Ülkemizde, komşu ülkelerde, dünyada yaşanılan insanlık dramları insan olarak yaratılan çok kişinin nasıl canavara dönüştüğünü, derin ego tatmininin nasıl bir ruhsal bozukluğa neden olduğunun maalesef ki güzel örneğidir.
Bilimsel veriler sürekli kötülüklere, huzursuzluklara, kavgalara, hakaret etmelere meyilli kişilerde yolunda gitmeyen birçok şeyin olduğunu ve acilen tedaviye muhtaç taraflarının işi bilenlere emanet edilmesi gerektiğini ifade etmektedirler.

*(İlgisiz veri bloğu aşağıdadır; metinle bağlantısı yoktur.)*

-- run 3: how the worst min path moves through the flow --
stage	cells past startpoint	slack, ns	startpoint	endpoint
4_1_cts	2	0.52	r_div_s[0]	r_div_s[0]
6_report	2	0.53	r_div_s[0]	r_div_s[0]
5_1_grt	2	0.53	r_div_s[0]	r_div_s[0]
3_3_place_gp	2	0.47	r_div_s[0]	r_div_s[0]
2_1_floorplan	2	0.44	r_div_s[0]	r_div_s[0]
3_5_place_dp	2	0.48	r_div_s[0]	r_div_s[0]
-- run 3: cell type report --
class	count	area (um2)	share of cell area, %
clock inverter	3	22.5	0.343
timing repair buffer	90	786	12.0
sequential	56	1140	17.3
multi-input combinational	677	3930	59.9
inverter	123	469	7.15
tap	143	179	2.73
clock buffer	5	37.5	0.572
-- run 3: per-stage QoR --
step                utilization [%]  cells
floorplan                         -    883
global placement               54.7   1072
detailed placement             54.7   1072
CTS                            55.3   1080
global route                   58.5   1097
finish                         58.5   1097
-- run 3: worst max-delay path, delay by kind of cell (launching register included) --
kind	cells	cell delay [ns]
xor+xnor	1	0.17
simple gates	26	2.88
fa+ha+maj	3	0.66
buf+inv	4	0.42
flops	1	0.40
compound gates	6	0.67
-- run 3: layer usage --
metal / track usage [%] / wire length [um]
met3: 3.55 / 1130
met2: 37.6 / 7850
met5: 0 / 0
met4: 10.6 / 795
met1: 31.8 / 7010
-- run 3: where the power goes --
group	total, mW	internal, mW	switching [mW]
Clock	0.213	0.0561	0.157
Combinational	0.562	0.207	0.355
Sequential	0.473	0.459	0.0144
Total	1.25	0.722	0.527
**config.mk**
```make
export PLATFORM = sky130hd
export DESIGN_NAME = rr_hold_arbiter
export DESIGN_NICKNAME = d
export VERILOG_FILES = /design/src/rtl/rr_hold_arb_pkg.sv /design/src/rtl/rr_hold_arbiter_pick.sv /design/src/rtl/rr_hold_arbiter.sv
export SDC_FILE = /design/constraint.sdc
export NUM_CORES = 1
export LEC_CHECK = 0
export ABC_CLOCK_PERIOD_IN_PS = 2200
export CORE_MARGIN = 1.5
export CORE_UTILIZATION = 50
export CTS_CLUSTER_SIZE = 24
export DETAILED_ROUTE_END_ITERATION = 8
export GPL_TIMING_DRIVEN = 0
export MAX_ROUTING_LAYER = met4
export PLACE_DENSITY = 0.87
export SYNTH_ARGS = -nofsm -noshare
export SYNTH_HDL_FRONTEND = slang
export SYNTH_HIERARCHICAL = 1
export SYNTH_SLANG_ARGS = --single-unit
```
**constraint.sdc**
```tcl
create_clock -name clk -period 2.2 [get_ports clk]
set_clock_uncertainty 0.15 [all_clocks]
set_input_delay 0.55 -clock clk [delete_from_list [all_inputs] [get_ports clk]]
set_output_delay 0.55 -clock clk [all_outputs]
set_load 0.02 [all_outputs]
```
`src/rtl/dexmpl_pkg.sv`:
```
// Shared definitions for the design-example host controller: FSM encoding and
// the result the standard design example produces at completion.
package dexmpl_pkg;

    typedef enum logic [1:0] {
        IDLE  = 2'd0,
        START = 2'd1,
        WAIT  = 2'd2,
        DONE  = 2'd3
    } state_t;

    localparam logic [3:0] A_DONE  = 4'b1101;
    localparam logic       E_DONE  = 1'b1;
    localparam int         LAT_NOM = 14;

endpackage

```
`src/rtl/dexmpl_wait_cnt.sv`:
```
// Wait-cycle counter with synchronous clear, count enable and a terminal-count flag.
// Counting stops at TIMEOUT, so the value never wraps.
module dexmpl_wait_cnt #(
    parameter int CNT_W   = 8,
    parameter int TIMEOUT = 32
) (
    input  logic             clk,
    input  logic             rst,
    input  logic             clr,
    input  logic             en,
    output logic [CNT_W-1:0] cnt,
    output logic             at_limit
);

    assign at_limit = (cnt == CNT_W'(TIMEOUT));

    always_ff @(posedge clk) begin
        if (rst || clr) begin
            cnt <= '0;
        end else if (en && !at_limit) begin
            cnt <= cnt + 1'b1;
        end
    end

endmodule

```
`src/rtl/dexmpl_host_ctrl.sv`:
```
// Initiator for the A/E/F design example: issues a start pulse, waits for F with a
// cycle budget, then captures A, E, latency and completion status.
module dexmpl_host_ctrl
    import dexmpl_pkg::*;
#(
    parameter int CNT_W   = 8,
    parameter int TIMEOUT = 32
) (
    input  logic             clk_i,
    input  logic             rst_i,
    input  logic             req_i,
    input  logic [3:0]       A_i4,
    input  logic             E_i,
    input  logic             F_i,
    output logic             start_o,
    output logic             busy_ro,
    output logic             done_ro,
    output logic [3:0]       a_final_ro4,
    output logic             e_final_ro,
    output logic [CNT_W-1:0] cycles_ro,
    output logic             timeout_ro,
    output logic [7:0]       runs_ro8
);

    state_t           state;
    logic [CNT_W-1:0] cnt;
    logic             at_limit;
    logic             cnt_clr;
    logic             cnt_en;

    assign cnt_clr = (state == IDLE) && req_i;
    assign cnt_en  = (state == WAIT) && !F_i;

    dexmpl_wait_cnt #(
        .CNT_W   (CNT_W),
        .TIMEOUT (TIMEOUT)
    ) u_wait_cnt (
        .clk      (clk_i),
        .rst      (rst_i),
        .clr      (cnt_clr),
        .en       (cnt_en),
        .cnt      (cnt),
        .at_limit (at_limit)
    );

    always_ff @(posedge clk_i) begin
        if (rst_i) begin
            state       <= IDLE;
            start_o     <= 1'b0;
            busy_ro     <= 1'b0;
            done_ro     <= 1'b0;
            a_final_ro4 <= '0;
            e_final_ro  <= 1'b0;
            cycles_ro   <= '0;
            timeout_ro  <= 1'b0;
            runs_ro8    <= '0;
        end else begin
            case (state)
                IDLE: begin
                    if (req_i) begin
                        state      <= START;
                        start_o    <= 1'b1;
                        busy_ro    <= 1'b1;
                        timeout_ro <= 1'b0;
                    end
                end
                START: begin
                    state   <= WAIT;
                    start_o <= 1'b0;
                end
                WAIT: begin
                    // Completion is checked first so F on the last budgeted cycle still counts.
                    if (F_i || at_limit) begin
                        state       <= DONE;
                        done_ro     <= 1'b1;
                        a_final_ro4 <= A_i4;
                        e_final_ro  <= E_i;
                        cycles_ro   <= cnt;
                        if (F_i) begin
                            runs_ro8 <= runs_ro8 + 8'd1;
                        end else begin
                            timeout_ro <= 1'b1;
                        end
                    end
                end
                DONE: begin
                    state   <= IDLE;
                    done_ro <= 1'b0;
                    busy_ro <= 1'b0;
                end
                default: state <= IDLE;
            endcase
        end
    end

endmodule
```
**src/rtl/arbiter_two_rr_pkg.sv**
```systemverilog
// Shared types for the two-input round-robin stream arbiter.
// Port selects are a single bit: 0 picks in_0, 1 picks in_1.
package arbiter_two_rr_pkg;

   typedef logic port_sel_t;

   localparam port_sel_t PORT_0 = 1'b0;
   localparam port_sel_t PORT_1 = 1'b1;

endpackage

```
**src/rtl/arbiter_two_rr.sv**
```systemverilog
// Two-to-one round-robin valid/ready merge, zero-latency datapath.
// A stalled beat locks its grant until it is accepted.
import arbiter_two_rr_pkg::*;

module arbiter_two_rr #(
   parameter int DWIDTH     = 32,
   parameter bit PRIORITY_0 = 1'b1
) (
   input  logic              clk,
   input  logic              rst,
   input  logic              in_0_valid,
   input  logic [DWIDTH-1:0] in_0_data,
   output logic              in_0_ready,
   input  logic              in_1_valid,
   input  logic [DWIDTH-1:0] in_1_data,
   output logic              in_1_ready,
   output logic              out_valid,
   output logic [DWIDTH-1:0] out_data,
   input  logic              out_ready
);

   localparam port_sel_t PREF_RST = PRIORITY_0 ? PORT_0 : PORT_1;

   port_sel_t pref;
   logic      lock;
   port_sel_t lock_sel;

   port_sel_t grant;
   logic      grant_vld;
   logic      xfer;
   logic      stall;

   always_comb begin
      grant     = PORT_0;
      grant_vld = 1'b0;
      if (lock) begin
         grant     = lock_sel;
         grant_vld = 1'b1;
      end else if (in_0_valid && in_1_valid) begin
         grant     = pref;
         grant_vld = 1'b1;
      end else if (in_0_valid) begin
         grant     = PORT_0;
         grant_vld = 1'b1;
      end else if (in_1_valid) begin
         grant     = PORT_1;
         grant_vld = 1'b1;
      end
   end

   always_comb begin
      out_valid  = rst & (in_0_valid | in_1_valid);
      out_data   = in_0_data;
      in_0_ready = 1'b0;
      in_1_ready = 1'b0;
      if (grant_vld && grant == PORT_1)
         out_data = in_1_data;
      if (out_valid && out_ready && grant_vld) begin
         in_0_ready = (grant == PORT_0);
         in_1_ready = (grant == PORT_1);
      end
   end

   assign xfer  = out_valid & out_ready;
   assign stall = out_valid & ~out_ready;

   always_ff @(posedge clk or negedge rst) begin
      if (!rst) begin
         pref     <= PREF_RST;
         lock     <= 1'b0;
         lock_sel <= PORT_0;
      end else if (xfer) begin
         pref <= ~grant;
         lock <= 1'b0;
      end else if (stall) begin
         lock     <= 1'b1;
         lock_sel <= grant;
      end
   end

endmodule

```
`config.mk`:
```
export PLATFORM = sky130hd
export DESIGN_NAME = brnch_resolve_unit
export DESIGN_NICKNAME = d
export VERILOG_FILES = /design/src/rtl/selen_brnch_pkg.sv /design/src/rtl/brnch_bht.sv /design/src/rtl/brnch_resolve_unit.sv
export SDC_FILE = /design/constraint.sdc
export NUM_CORES = 1
export LEC_CHECK = 0
export BUFFER_PORTS_ARGS = -buffer_cell sky130_fd_sc_hd__clkbuf_2
export CORE_MARGIN = 2
export CORE_UTILIZATION = 38
export DETAILED_ROUTE_END_ITERATION = 8
export HOLD_SLACK_MARGIN = 0.1
export PLACE_DENSITY = 0.65
export SYNTH_ARGS = -nofsm -noshare
export SYNTH_HDL_FRONTEND = slang
export SYNTH_HIERARCHICAL = 1
export SYNTH_SLANG_ARGS = --single-unit
```
`constraint.sdc`:
```
create_clock -name clk -period 7.4 [get_ports clk]
set_input_delay 0.74 -clock clk [delete_from_list [all_inputs] [get_ports clk]]
set_output_delay 0.74 -clock clk [all_outputs]
set_load 0.02 [all_outputs]
```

“Dibe vurmadan yukarı çıkılmaz’’ ifadesine umut bağladık artık. İnsanlık da dibe vurdu ya ötesini aramaya gerek kalmadı. Hatta dibin de dibine, çukura saplanan taraflar ruhumuzun hayatla olan bağını gün geçtikçe inceltmekte. 2x2=4 ettiği nasıl değişmezse; sevgisiz, eksik sevgi ile şekillenen her şey tamamlanmamış, daha kötüsü normal olmayan, hastalıklı olarak tanımlanmaktadır. Tıpkı hastalıklı insanlara baktığımızda sevgiden yoksun hallerinin dışa yansıması gibi…
Hz. Mevlana ne güzel söylemiş; “Aşksız yaşama ki, ölü olmayasın; aşkla öl ki diri olasın”. Kelime olarak aşk sarmaşık demekmiş. Bir nesnenin bir nesneyi sarmasıymış. İnsanlar arasında birbirine duyulan duygu olarak bilinen aşk; insanın evine, işine, çiçeğe-böceğe olan bağlılığıdır aynı zamanda.
Bizim ülke siyasetçilerine baktığımızda onların aşkını nasıl anlatabiliriz sizce (?). Onların aşkı sarmaşık ama zehirli sarmaşık. Ruhları bozmaya, gençliği umutsuz ve mutsuzluğa sürükleyen güçlü bir duygu etrafında dönüp duruyorlar. Aşk bir nesnenin bir nesneyi sarmasıydı ya aşk, siyasilerde huzura, paraya, hileye, yolsuzluklara, koltuk gücüne sarmış durumdalar.
Acilen bizim siyasilere dilaltı ilaçlarını sunsun evren! Reçetede de ilacın adı yazsın.”AŞK”.
Gerçek aşkla gerçek sevgiyle beslenebileceğimiz yakın günlere diyelim.